PROBLEM REQUIREMENTS ▸
All lines from the one with "logic: 0.00129 / 0.00133 / 0.00262" to the end of the entries below must be written out exactly. Leave out any other line.

Collected data entries
--- --- ---

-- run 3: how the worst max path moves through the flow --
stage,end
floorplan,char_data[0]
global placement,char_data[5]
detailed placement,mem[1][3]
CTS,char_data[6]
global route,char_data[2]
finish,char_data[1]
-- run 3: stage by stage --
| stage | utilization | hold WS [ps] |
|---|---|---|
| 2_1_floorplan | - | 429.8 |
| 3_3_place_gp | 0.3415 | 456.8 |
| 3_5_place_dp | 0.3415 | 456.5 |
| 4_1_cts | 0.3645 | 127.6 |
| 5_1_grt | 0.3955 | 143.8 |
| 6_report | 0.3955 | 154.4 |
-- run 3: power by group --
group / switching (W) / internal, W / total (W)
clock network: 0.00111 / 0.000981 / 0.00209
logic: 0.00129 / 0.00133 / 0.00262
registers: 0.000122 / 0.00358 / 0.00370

--- --- ---

YOUR SOLUTION ▸
logic: 0.00129 / 0.00133 / 0.00262
registers: 0.000122 / 0.00358 / 0.00370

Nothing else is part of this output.